The linked allelic drive worked efficiently. In pair mating tests, guide ribonucleic acid L224 plus Cas9 converted 50 to 86% of receiver FREP1L224 alleles to FREP1Q224 by HDR, with higher conversion when Cas9 was maternally provided, producing an overall protective allele frequency of up to 93% in the second generation. Non-homologous end joining mutations were modest (0–12%) and often appeared deleterious. In freely mating population cages seeded at a 1:3 donor:receiver allelic ratio, the frequency of the protective allele rose from 25 percent to above 90% within 10 generations. The fraction of NHEJ alleles declined from 5.4% to less than 0.5%, consistent with fitness costs associated with loss-of-function variants of fibrinogen-related protein 1.

Bayesian modeling supported a synthesis of high allelic conversion, low rates of functional resistance alleles, and lethal sterile mosaicism, where WT homozygotes exposed to maternally deposited Cas9-gRNA complexes suffer severe fitness penalties due to somatic mutation of both FREP1 alleles, as drivers of the observed super-Mendelian spread.

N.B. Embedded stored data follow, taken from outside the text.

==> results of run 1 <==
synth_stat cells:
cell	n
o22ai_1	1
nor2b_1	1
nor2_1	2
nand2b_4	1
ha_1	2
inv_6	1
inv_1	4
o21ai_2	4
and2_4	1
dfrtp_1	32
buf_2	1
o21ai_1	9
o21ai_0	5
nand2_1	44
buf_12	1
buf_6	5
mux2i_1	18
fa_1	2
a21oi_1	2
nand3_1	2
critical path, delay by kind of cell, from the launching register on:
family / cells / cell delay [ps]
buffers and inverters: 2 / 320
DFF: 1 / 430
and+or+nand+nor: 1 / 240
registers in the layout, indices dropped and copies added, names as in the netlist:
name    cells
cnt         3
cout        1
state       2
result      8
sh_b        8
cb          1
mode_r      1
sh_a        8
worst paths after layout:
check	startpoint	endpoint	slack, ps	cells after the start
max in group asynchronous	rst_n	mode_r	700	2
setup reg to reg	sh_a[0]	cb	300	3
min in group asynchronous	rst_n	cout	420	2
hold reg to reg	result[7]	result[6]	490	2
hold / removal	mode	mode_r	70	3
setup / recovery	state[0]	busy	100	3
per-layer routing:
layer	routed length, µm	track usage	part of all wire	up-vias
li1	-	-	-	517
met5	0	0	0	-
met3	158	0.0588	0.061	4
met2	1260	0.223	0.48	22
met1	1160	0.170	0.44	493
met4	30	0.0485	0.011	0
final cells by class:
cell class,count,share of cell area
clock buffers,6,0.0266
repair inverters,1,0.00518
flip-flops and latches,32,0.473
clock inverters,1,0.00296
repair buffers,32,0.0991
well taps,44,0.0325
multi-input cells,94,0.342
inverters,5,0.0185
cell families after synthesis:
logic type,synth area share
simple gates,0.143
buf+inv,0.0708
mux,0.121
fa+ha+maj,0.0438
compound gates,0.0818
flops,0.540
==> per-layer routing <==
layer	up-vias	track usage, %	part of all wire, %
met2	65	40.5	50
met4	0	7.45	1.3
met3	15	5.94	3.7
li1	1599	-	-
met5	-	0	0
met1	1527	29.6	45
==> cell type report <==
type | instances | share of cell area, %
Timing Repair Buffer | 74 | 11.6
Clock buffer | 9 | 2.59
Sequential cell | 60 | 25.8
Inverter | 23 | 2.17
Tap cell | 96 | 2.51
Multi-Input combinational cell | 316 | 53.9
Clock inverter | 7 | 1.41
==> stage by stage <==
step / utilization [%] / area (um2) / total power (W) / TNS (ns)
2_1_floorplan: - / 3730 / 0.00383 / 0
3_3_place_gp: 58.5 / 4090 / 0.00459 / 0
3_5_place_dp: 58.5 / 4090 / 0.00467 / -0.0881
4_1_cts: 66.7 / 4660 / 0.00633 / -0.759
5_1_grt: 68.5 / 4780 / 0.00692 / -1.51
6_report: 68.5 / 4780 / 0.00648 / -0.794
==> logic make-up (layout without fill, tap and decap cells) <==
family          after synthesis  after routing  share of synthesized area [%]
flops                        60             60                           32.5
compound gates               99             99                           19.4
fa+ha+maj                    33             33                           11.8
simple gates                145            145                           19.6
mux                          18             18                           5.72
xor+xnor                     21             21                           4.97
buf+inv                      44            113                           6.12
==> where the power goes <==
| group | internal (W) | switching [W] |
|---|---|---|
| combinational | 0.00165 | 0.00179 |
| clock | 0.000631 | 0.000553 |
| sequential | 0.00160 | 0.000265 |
### config.mk
export PLATFORM = sky130hd
export DESIGN_NAME = seq_mul16
export DESIGN_NICKNAME = d
export VERILOG_FILES = /design/src/rtl/seq_mul16.sv
export SDC_FILE = /design/constraint.sdc
export NUM_CORES = 1
export LEC_CHECK = 0
export BUFFER_PORTS_ARGS = -buffer_cell sky130_fd_sc_hd__buf_2
export CAP_MARGIN = 40
export CORE_ASPECT_RATIO = 0.75
export CORE_UTILIZATION = 36
export DETAILED_ROUTE_END_ITERATION = 10
export MAX_ROUTING_LAYER = met4
export PLACE_DENSITY = 0.69
export SLEW_MARGIN = 20
export SYNTH_ARGS = -nofsm -noshare
export SYNTH_HDL_FRONTEND = slang
export SYNTH_SLANG_ARGS = --single-unit
### constraint.sdc
create_clock -name clk -period 2.3 [get_ports clk]
set_input_delay 0.345 -clock clk [delete_from_list [all_inputs] [get_ports clk]]
set_output_delay 0.345 -clock clk [all_outputs]
set_load 0.05 [all_outputs]
### src/rtl/seq_mul16.sv
// Sequential 16x16 signed radix-2 Booth multiplier driving an external adder.
// Optional SEQ_MUL16_OVFL_EN flags products that do not fit in 16-bit signed.
module seq_mul16 (
    input  logic        clk,
    input  logic        rst_n,
    input  logic        start,
    input  logic [15:0] a,
    input  logic [15:0] b,
    output logic [15:0] add_a,
    output logic [15:0] add_b,
    output logic        add_sub,
    input  logic [15:0] add_s,
    input  logic        add_ovfl,
    output logic        busy,
    output logic        done,
    output logic [31:0] product,
    output logic        ovfl
);

    localparam logic [1:0] S_IDLE = 2'd0;
    localparam logic [1:0] S_RUN  = 2'd1;
    localparam logic [1:0] S_DONE = 2'd2;

    logic [1:0]  state_q, state_d;
    logic [15:0] m_q, m_d;
    logic [15:0] acc_q, acc_d;
    logic [15:0] q_q, q_d;
    logic        qm1_q, qm1_d;
    logic [3:0]  cnt_q, cnt_d;
    logic [31:0] prod_q, prod_d;

    logic [1:0]  booth_pair;
    logic        do_op;
    logic [15:0] sum_w;
    logic        top_w;

    assign booth_pair = {q_q[0], qm1_q};
    assign do_op      = booth_pair[1] ^ booth_pair[0];
    assign sum_w      = do_op ? add_s : acc_q;
    // Overflow-corrected sign keeps the shifted accumulator exact for M = -32768.
    assign top_w      = do_op ? (add_s[15] ^ add_ovfl) : acc_q[15];

    assign add_a   = acc_q;
    assign add_b   = m_q;
    assign add_sub = (state_q == S_RUN) && (booth_pair == 2'b10);
    assign busy    = (state_q == S_RUN);
    assign done    = (state_q == S_DONE);
    assign product = prod_q;

    always_comb begin
        state_d = state_q;
        m_d     = m_q;
        acc_d   = acc_q;
        q_d     = q_q;
        qm1_d   = qm1_q;
        cnt_d   = cnt_q;
        prod_d  = prod_q;
        case (state_q)
            S_IDLE, S_DONE: begin
                if (start) begin
                    m_d     = a;
                    acc_d   = '0;
                    q_d     = b;
                    qm1_d   = 1'b0;
                    cnt_d   = '0;
                    state_d = S_RUN;
                end else if (state_q == S_DONE) begin
                    state_d = S_IDLE;
                end
            end
            S_RUN: begin
                acc_d = {top_w, sum_w[15:1]};
                q_d   = {sum_w[0], q_q[15:1]};
                qm1_d = q_q[0];
                cnt_d = cnt_q + 4'd1;
                if (cnt_q == 4'd15) begin
                    state_d = S_DONE;
                    prod_d  = {acc_d, q_d};
                end
            end
            default: state_d = S_IDLE;
        endcase
    end

    always_ff @(posedge clk or negedge rst_n) begin
        if (!rst_n) begin
            state_q <= S_IDLE;
            m_q     <= '0;
            acc_q   <= '0;
            q_q     <= '0;
            qm1_q   <= 1'b0;
            cnt_q   <= '0;
            prod_q  <= '0;
        end else begin
            state_q <= state_d;
            m_q     <= m_d;
            acc_q   <= acc_d;
            q_q     <= q_d;
            qm1_q   <= qm1_d;
            cnt_q   <= cnt_d;
            prod_q  <= prod_d;
        end
    end

`ifdef SEQ_MUL16_OVFL_EN
    logic ovfl_q;

    always_ff @(posedge clk or negedge rst_n) begin
        if (!rst_n) begin
            ovfl_q <= 1'b0;
        end else if (state_q == S_RUN && state_d == S_DONE) begin
            ovfl_q <= !((&prod_d[31:15]) || !(|prod_d[31:15]));
        end
    end

    assign ovfl = ovfl_q;
`else
    assign ovfl = 1'b0;
`endif

endmodule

Finally, mosquitoes sampled from late-generation cages showed near-complete suppression of Plasmodium falciparum oocysts (median zero to 5.5) at low gametocytemia, confirming that the driven population had become largely transmission refractory. Notably, the protective allele maintained parity in head-to-head competition with congenic chromosomes, reinforcing that its spread reflects drive, not hidden fitness advantages or other ecological costs.

Conclusions

To summarize, this study demonstrates that replacing a single amino acid in FREP1 and biasing its inheritance through a linked allelic drive can render Anopheles stephensi largely refractory to both human and rodent malaria parasites, without incurring substantial fitness penalties. Because the protective variant preserves normal mosquito biology, it offers a realistic, population-friendly path to lower transmission, complementing bed nets, indoor residual spraying, and antimalarial drugs now threatened by resistance. The same framework could convert insecticide resistance alleles back to sensitivity or deploy other protective host variants. Rigorous ecological, ethical, and governance frameworks, as well as confinement strategies, will be essential before any deployment.